Siete años de silencio: los médicos cubanos que el régimen ha decidido olvidar

El 12 de abril pasó casi en puntillas para el oficialismo cubano. Se cumplieron siete años del secuestro de los médicos Landy Rodríguez Hernández y Assel Herrera Correa, y como si nada… ni una palabra. Ni un recordatorio, ni una explicación. Solo silencio. Un silencio que ya no sorprende, pero sí duele.

Los dos galenos fueron secuestrados en 2019 en Mandera, al noreste de Kenia, una zona caliente pegada a Somalia, donde el peligro no es cuento. Iban en un convoy con escolta armada rumbo al hospital cuando ocurrió el ataque, atribuido al grupo yihadista Al-Shabaab. En ese mismo incidente murió un policía keniano. Desde entonces, todo ha sido incertidumbre.

En febrero de 2024, el propio grupo extremista soltó una versión en Telegram asegurando que los médicos habían muerto tras un bombardeo del AFRICOM en Somalia. Pero esa historia nunca se pudo confirmar. De hecho, el propio comando estadounidense aseguró meses después que no hubo víctimas civiles en esa operación. Resultado: más dudas, cero certezas.

Mientras tanto, en Cuba, el caso parece haberse congelado en el tiempo. El aniversario llegó y se fue sin que el gobierno dijera esta boca es mía. Un silencio que no es casual, sino parte de una estrategia que cada vez se hace más evidente.

Testimonios recogidos por medios independientes apuntan a una realidad cruda: las familias viven con miedo. Miedo a hablar, a exigir, a incomodar. Temen perder lo poco que tienen, desde ayudas estatales hasta la posibilidad de obtener información, por mínima que sea. Por eso, no hay entrevistas, no hay campañas, no hay presión pública.

En 2024, el propio gobierno cubano admitió que no tenía pruebas de si los médicos estaban vivos o muertos, prometiendo investigar.
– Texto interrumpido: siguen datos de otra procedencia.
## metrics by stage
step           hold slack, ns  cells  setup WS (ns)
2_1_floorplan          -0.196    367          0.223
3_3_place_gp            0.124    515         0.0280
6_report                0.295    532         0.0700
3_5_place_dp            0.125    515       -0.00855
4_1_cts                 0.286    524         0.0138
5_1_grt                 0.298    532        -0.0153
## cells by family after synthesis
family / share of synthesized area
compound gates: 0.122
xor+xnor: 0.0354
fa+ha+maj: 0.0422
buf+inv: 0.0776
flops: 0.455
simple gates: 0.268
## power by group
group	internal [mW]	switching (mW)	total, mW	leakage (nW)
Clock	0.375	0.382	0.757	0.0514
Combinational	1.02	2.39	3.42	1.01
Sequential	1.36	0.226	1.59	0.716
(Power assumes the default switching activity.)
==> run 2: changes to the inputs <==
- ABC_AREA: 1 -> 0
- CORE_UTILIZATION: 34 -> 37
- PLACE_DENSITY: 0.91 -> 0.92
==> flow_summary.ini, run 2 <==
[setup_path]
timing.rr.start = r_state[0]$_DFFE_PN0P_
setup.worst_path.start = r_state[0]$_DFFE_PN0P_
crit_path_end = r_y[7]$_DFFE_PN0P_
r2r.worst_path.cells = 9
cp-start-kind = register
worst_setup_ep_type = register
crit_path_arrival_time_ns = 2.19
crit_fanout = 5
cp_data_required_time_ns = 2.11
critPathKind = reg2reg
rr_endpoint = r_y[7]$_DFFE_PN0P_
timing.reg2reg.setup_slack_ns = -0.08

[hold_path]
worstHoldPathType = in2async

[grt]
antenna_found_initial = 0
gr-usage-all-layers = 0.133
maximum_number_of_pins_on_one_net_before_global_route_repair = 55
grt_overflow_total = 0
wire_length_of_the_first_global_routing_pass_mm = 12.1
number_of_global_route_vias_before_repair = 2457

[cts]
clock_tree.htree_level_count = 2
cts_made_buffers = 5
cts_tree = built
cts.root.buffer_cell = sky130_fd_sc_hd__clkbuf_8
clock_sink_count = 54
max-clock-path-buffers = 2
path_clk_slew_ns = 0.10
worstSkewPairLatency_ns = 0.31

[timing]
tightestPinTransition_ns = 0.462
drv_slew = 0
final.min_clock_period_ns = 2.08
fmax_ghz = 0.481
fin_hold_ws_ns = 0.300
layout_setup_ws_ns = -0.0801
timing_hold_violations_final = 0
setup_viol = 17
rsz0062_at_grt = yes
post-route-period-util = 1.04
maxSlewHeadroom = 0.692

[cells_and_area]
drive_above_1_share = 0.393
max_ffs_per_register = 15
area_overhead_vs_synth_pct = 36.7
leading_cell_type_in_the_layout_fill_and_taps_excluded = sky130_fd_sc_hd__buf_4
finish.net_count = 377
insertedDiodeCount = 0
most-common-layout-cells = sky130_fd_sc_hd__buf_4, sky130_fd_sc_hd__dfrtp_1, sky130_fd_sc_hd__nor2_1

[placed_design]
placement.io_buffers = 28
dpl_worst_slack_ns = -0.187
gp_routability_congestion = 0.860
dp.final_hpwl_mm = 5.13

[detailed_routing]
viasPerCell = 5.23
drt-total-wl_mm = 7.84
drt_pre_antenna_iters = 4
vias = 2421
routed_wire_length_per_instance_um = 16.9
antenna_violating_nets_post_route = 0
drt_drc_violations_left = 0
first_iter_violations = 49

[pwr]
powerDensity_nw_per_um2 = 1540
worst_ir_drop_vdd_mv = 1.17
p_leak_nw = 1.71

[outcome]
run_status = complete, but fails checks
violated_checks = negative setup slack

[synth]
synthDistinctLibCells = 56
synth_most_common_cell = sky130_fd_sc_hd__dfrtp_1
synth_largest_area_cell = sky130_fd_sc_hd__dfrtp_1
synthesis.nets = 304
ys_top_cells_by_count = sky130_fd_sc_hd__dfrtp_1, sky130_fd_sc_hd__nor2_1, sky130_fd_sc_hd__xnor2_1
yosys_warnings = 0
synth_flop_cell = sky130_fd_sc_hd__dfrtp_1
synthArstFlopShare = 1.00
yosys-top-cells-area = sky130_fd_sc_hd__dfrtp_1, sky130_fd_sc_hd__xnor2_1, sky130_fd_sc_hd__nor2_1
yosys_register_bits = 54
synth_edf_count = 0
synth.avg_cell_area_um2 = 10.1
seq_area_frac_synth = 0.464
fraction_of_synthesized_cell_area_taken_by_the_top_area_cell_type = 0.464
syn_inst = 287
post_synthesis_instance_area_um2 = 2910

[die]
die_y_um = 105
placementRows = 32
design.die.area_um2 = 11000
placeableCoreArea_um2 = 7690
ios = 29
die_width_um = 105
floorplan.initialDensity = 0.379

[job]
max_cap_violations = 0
$ cat config.mk
export PLATFORM = sky130hd
export DESIGN_NAME = and_out_qualifier
export DESIGN_NICKNAME = d
export VERILOG_FILES = /design/src/rtl/and_out_qualifier_pkg.sv /design/src/rtl/sync2.sv /design/src/rtl/and_out_qualifier.sv
export SDC_FILE = /design/constraint.sdc
export NUM_CORES = 1
export LEC_CHECK = 0
export ABC_AREA = 1
export BUFFER_PORTS_ARGS = -buffer_cell sky130_fd_sc_hd__buf_4
export CORE_MARGIN = 8
export CORE_UTILIZATION = 35
export CTS_CLUSTER_DIAMETER = 120
export CTS_CLUSTER_SIZE = 14
export DETAILED_ROUTE_END_ITERATION = 10
export GPL_TIMING_DRIVEN = 0
export PLACE_DENSITY = 0.56
export SYNTH_ARGS = -nofsm -noshare
export SYNTH_HDL_FRONTEND = slang
export SYNTH_SLANG_ARGS = --single-unit
$ cat constraint.sdc
create_clock -name clock -period 2.04 [get_ports clock]
set_input_delay 0.204 -clock clock [delete_from_list [all_inputs] [get_ports clock]]
set_output_delay 0.204 -clock clock [all_outputs]
set_load 0.02 [all_outputs]
**src/rtl/ap_ctrl_sequencer.sv**
```systemverilog
// Initiator for the HLS ap_ctrl block-level handshake with latency/interval reporting.
// Define AP_CTRL_CHAIN_EN to drive ap_continue from continue_hold (ap_ctrl_chain).
module ap_ctrl_sequencer #(
   parameter int unsigned CNT_W        = 32,
   parameter int unsigned MAX_INFLIGHT = 4
) (
   input  logic             clock,
   input  logic             reset,
   input  logic             go,
   input  logic [CNT_W-1:0] num_trans,
   input  logic             continue_hold,
   output logic             ap_start,
   input  logic             ap_ready,
   input  logic             ap_done,
   output logic             ap_continue,
   output logic             busy,
   output logic             finish,
   output logic [CNT_W-1:0] issued,
   output logic [CNT_W-1:0] completed,
   output logic [CNT_W-1:0] latency_last,
   output logic [CNT_W-1:0] interval_last,
   output logic             error
);

   localparam int unsigned PtrW = (MAX_INFLIGHT > 1) ? $clog2(MAX_INFLIGHT) : 1;
   localparam int unsigned OccW = $clog2(MAX_INFLIGHT + 1);
   localparam logic [OccW-1:0] OccMax = OccW'(MAX_INFLIGHT);

   typedef enum logic [1:0] {StIdle, StRun, StDrain, StFinish} state_e;

   state_e           state_q, state_d;
   logic [CNT_W-1:0] cycle_cnt_q;
   logic [CNT_W-1:0] n_q, n_d;
   logic [CNT_W-1:0] issued_q, issued_d;
   logic [CNT_W-1:0] completed_q, completed_d;
   logic [CNT_W-1:0] lat_q, lat_d;
   logic [CNT_W-1:0] int_q, int_d;
   logic [CNT_W-1:0] last_acc_q, last_acc_d;
   logic             start_q, start_d;
   logic             err_q, err_d;
   logic             seen_q, seen_d;
   logic [CNT_W-1:0] ts_mem [MAX_INFLIGHT];
   logic [PtrW-1:0]  wr_ptr_q, wr_ptr_d, rd_ptr_q, rd_ptr_d;
   logic [OccW-1:0]  count_q, count_d;

   logic             active, acc, cmp, fifo_empty, pop, cmp_same, spurious;
   logic             push, overflow, do_push;
   logic [CNT_W-1:0] issued_nx, completed_nx;
   logic [OccW-1:0]  count_nx;

   function automatic logic [PtrW-1:0] ptr_inc(input logic [PtrW-1:0] p);
      return (p == PtrW'(MAX_INFLIGHT - 1)) ? '0 : p + 1'b1;
   endfunction

`ifdef AP_CTRL_CHAIN_EN
   assign ap_continue = ~continue_hold;
`else
   logic unused_hold;
   assign unused_hold = continue_hold;
   assign ap_continue = 1'b1;
`endif

   assign active     = (state_q == StRun) || (state_q == StDrain);
   assign acc        = start_q & ap_ready;
   assign cmp        = ap_done & ap_continue & active;
   assign fifo_empty = (count_q == '0);
   assign pop        = cmp & ~fifo_empty;
   // A done against an empty FIFO pairs with the accept of the same cycle.
   assign cmp_same   = cmp & fifo_empty & acc;
   assign spurious   = cmp & fifo_empty & ~acc;
   assign push       = acc & ~cmp_same;
   assign overflow   = push & ~pop & (count_q == OccMax);
   assign do_push    = push & ~overflow;

   assign issued_nx    = issued_q + CNT_W'(acc);
   assign completed_nx = completed_q + CNT_W'(pop | cmp_same);
   assign count_nx     = count_q + OccW'(do_push) - OccW'(pop);

   always_comb begin
      state_d     = state_q;
      n_d         = n_q;
      issued_d    = issued_q;
      completed_d = completed_q;
      lat_d       = lat_q;
      int_d       = int_q;
      last_acc_d  = last_acc_q;
      start_d     = start_q;
      err_d       = err_q;
      seen_d      = seen_q;
      wr_ptr_d    = wr_ptr_q;
      rd_ptr_d    = rd_ptr_q;
      count_d     = count_q;
      unique case (state_q)
         StIdle: begin
            if (go) begin
               n_d         = num_trans;
               issued_d    = '0;
               completed_d = '0;
               err_d       = 1'b0;
               seen_d      = 1'b0;
               wr_ptr_d    = '0;
               rd_ptr_d    = '0;
               count_d     = '0;
               start_d     = (num_trans != '0);
               state_d     = (num_trans != '0) ? StRun : StFinish;
            end
         end
         StRun, StDrain: begin
            issued_d    = issued_nx;
            completed_d = completed_nx;
            count_d     = count_nx;
            err_d       = err_q | spurious | overflow;
            if (do_push) wr_ptr_d = ptr_inc(wr_ptr_q);
            if (pop) begin
               rd_ptr_d = ptr_inc(rd_ptr_q);
               lat_d    = cycle_cnt_q - ts_mem[rd_ptr_q];
            end else if (cmp_same) begin
               lat_d = '0;
            end
            if (acc) begin
               if (seen_q) int_d = cycle_cnt_q - last_acc_q;
               last_acc_d = cycle_cnt_q;
               seen_d     = 1'b1;
            end
            // Held until ready is sampled, otherwise re-armed from post-event counts.
            start_d = (start_q & ~ap_ready) |
                      ((state_q == StRun) & (issued_nx < n_q) & (count_nx < OccMax));
            if (state_q == StRun && issued_nx == n_q) begin
               state_d = (completed_nx == n_q) ? StFinish : StDrain;
            end else if (state_q == StDrain && completed_nx == n_q) begin
               state_d = StFinish;
            end
         end
         StFinish: state_d = StIdle;
         default:  state_d = StIdle;
      endcase
   end

   always_ff @(posedge clock or negedge reset) begin
      if (!reset) begin
         state_q     <= StIdle;
         cycle_cnt_q <= '0;
         n_q         <= '0;
         issued_q    <= '0;
         completed_q <= '0;
         lat_q       <= '0;
         int_q       <= '0;
         last_acc_q  <= '0;
         start_q     <= 1'b0;
         err_q       <= 1'b0;
         seen_q      <= 1'b0;
         wr_ptr_q    <= '0;
         rd_ptr_q    <= '0;
         count_q     <= '0;
      end else begin
         state_q     <= state_d;
         cycle_cnt_q <= cycle_cnt_q + 1'b1;
         n_q         <= n_d;
         issued_q    <= issued_d;
         completed_q <= completed_d;
         lat_q       <= lat_d;
         int_q       <= int_d;
         last_acc_q  <= last_acc_d;
         start_q     <= start_d;
         err_q       <= err_d;
         seen_q      <= seen_d;
         wr_ptr_q    <= wr_ptr_d;
         rd_ptr_q    <= rd_ptr_d;
         count_q     <= count_d;
      end
   end

   always_ff @(posedge clock) begin
      if (do_push) ts_mem[wr_ptr_q] <= cycle_cnt_q;
   end

   assign ap_start      = start_q;
   assign busy          = active;
   assign finish        = (state_q == StFinish);
   assign issued        = issued_q;
   assign completed     = completed_q;
   assign latency_last  = lat_q;
   assign interval_last = int_q;
   assign error         = err_q;

endmodule
```
<file path="src/rtl/seq_divider_pkg.sv">
// Shared lab-wide definitions for the sequential divider slice.
// Latency: none (constants only).
// Backpressure: none (constants only).
//
// Contents: default operand widths and the controller state encoding.
package seq_divider_pkg;

  localparam int N_DEFAULT = 8;  // dividend / quotient width
  localparam int D_DEFAULT = 4;  // divisor / remainder width

  // Controller state encoding; the unused code 2'd3 falls back to IDLE.
  localparam logic [1:0] S_IDLE = 2'd0;
  localparam logic [1:0] S_RUN  = 2'd1;
  localparam logic [1:0] S_DONE = 2'd2;

endpackage

</file>
<file path="src/rtl/seq_divider_div_step.sv">
// One restoring-division step: trial subtract of the divisor from the shifted remainder.
// Latency: purely combinational.
// Backpressure: none; evaluated every cycle, the caller decides when to use it.
//
// Ports:
//   shifted  (D+1) partial remainder after shifting in the next dividend bit
//   divisor  D     divisor, never zero while the caller is running
//   rem_next D     remainder after the conditional subtract
//   q_bit    1     quotient bit produced by this step
module seq_divider_div_step #(
  parameter int D = seq_divider_pkg::D_DEFAULT
) (
  input  logic [D:0]   shifted,
  input  logic [D-1:0] divisor,
  output logic [D-1:0] rem_next,
  output logic         q_bit
);

  logic [D:0] diff;

  // The incoming remainder is always below the divisor, so shifted < 2*divisor
  // and shifted - divisor lies in (-2^D, 2^D). Within D+1 bits the MSB of the
  // difference is therefore exactly the borrow: clear means shifted >= divisor.
  assign diff     = shifted - {1'b0, divisor};
  assign q_bit    = ~diff[D];
  assign rem_next = q_bit ? diff[D-1:0] : shifted[D-1:0];

endmodule

</file>
<file path="src/rtl/seq_divider.sv">
// Multi-cycle unsigned restoring divider, one quotient bit per clock.
// Latency: results and Done after N edges following the accepting edge; divide-by-zero finishes on the accepting edge.
// Backpressure: Start is honoured only in IDLE; requests in RUN or DONE are dropped, never queued.
//
// Ports:
//   Clock, Reset_b        clock and synchronous active-low reset
//   Start                 request pulse with Dividend (N) and Divisor (D)
//   Quotient, Remainder   registered results of the last completed operation
//   Busy, Done, DivByZero in-progress level, completion pulse, zero-divisor flag
module seq_divider
  import seq_divider_pkg::*;
#(
  parameter int N = N_DEFAULT,
  parameter int D = D_DEFAULT
) (
  input  logic         Clock,
  input  logic         Reset_b,
  input  logic         Start,
  input  logic [N-1:0] Dividend,
  input  logic [D-1:0] Divisor,
  output logic [N-1:0] Quotient,
  output logic [D-1:0] Remainder,
  output logic         Busy,
  output logic         Done,
  output logic         DivByZero
);

  localparam int CW = (N > 1) ? $clog2(N) : 1;
  localparam logic [CW-1:0] LAST_STEP = CW'(N - 1);

  logic [1:0]    state;
  logic [N-1:0]  q_reg;     // dividend shifts out the top, quotient bits in the bottom
  logic [D-1:0]  r_reg;     // partial remainder; always below div_reg
  logic [D-1:0]  div_reg;
  logic [CW-1:0] count;

  logic [D:0]    shifted;
  logic [D-1:0]  rem_next;
  logic          q_bit;
  logic [N-1:0]  q_next;

  assign shifted = {r_reg, q_reg[N-1]};
  assign q_next  = {q_reg[N-2:0], q_bit};

  seq_divider_div_step #(.D(D)) u_step (
    .shifted  (shifted),
    .divisor  (div_reg),
    .rem_next (rem_next),
    .q_bit    (q_bit)
  );

  always_ff @(posedge Clock) begin
    if (!Reset_b) begin
      state     <= S_IDLE;
      q_reg     <= '0;
      r_reg     <= '0;
      div_reg   <= '0;
      count     <= '0;
      Quotient  <= '0;
      Remainder <= '0;
      Busy      <= 1'b0;
      Done      <= 1'b0;
      DivByZero <= 1'b0;
    end else begin
      Done <= 1'b0;
      case (state)
        S_IDLE: begin
          if (Start) begin
            if (Divisor != '0) begin
              div_reg <= Divisor;
              q_reg   <= Dividend;
              r_reg   <= '0;
              count   <= '0;
              Busy    <= 1'b1;
              state   <= S_RUN;
            end else begin
              // Zero divisor: report saturated quotient immediately, skip RUN.
              Quotient  <= '1;
              Remainder <= Dividend[D-1:0];
              DivByZero <= 1'b1;
              Done      <= 1'b1;
              state     <= S_DONE;
            end
          end
        end
        S_RUN: begin
          q_reg <= q_next;
          r_reg <= rem_next;
          count <= count + 1'b1;
          if (count == LAST_STEP) begin
            Quotient  <= q_next;
            Remainder <= rem_next;
            DivByZero <= 1'b0;
            Done      <= 1'b1;
            Busy      <= 1'b0;
            state     <= S_DONE;
          end
        end
        S_DONE:  state <= S_IDLE;
        default: state <= S_IDLE;
      endcase
    end
  end

endmodule

</file>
Pero el tiempo pasó, y lo único que ha crecido es la incertidumbre. No hay confirmaciones, no hay resultados visibles, no hay respuestas.

El canciller Bruno Rodríguez volvió a repetir en 2025 que “se sigue trabajando en esclarecer la situación”, pero sin ofrecer un solo dato concreto. Más de lo mismo. Palabras que suenan a trámite, no a compromiso real.

Siete años después, este caso expone sin maquillaje varias verdades incómodas: el riesgo al que se envía a los médicos cubanos en misiones internacionales, la falta de transparencia en esos contratos y, sobre todo, la manera en que el régimen maneja la información cuando algo sale mal.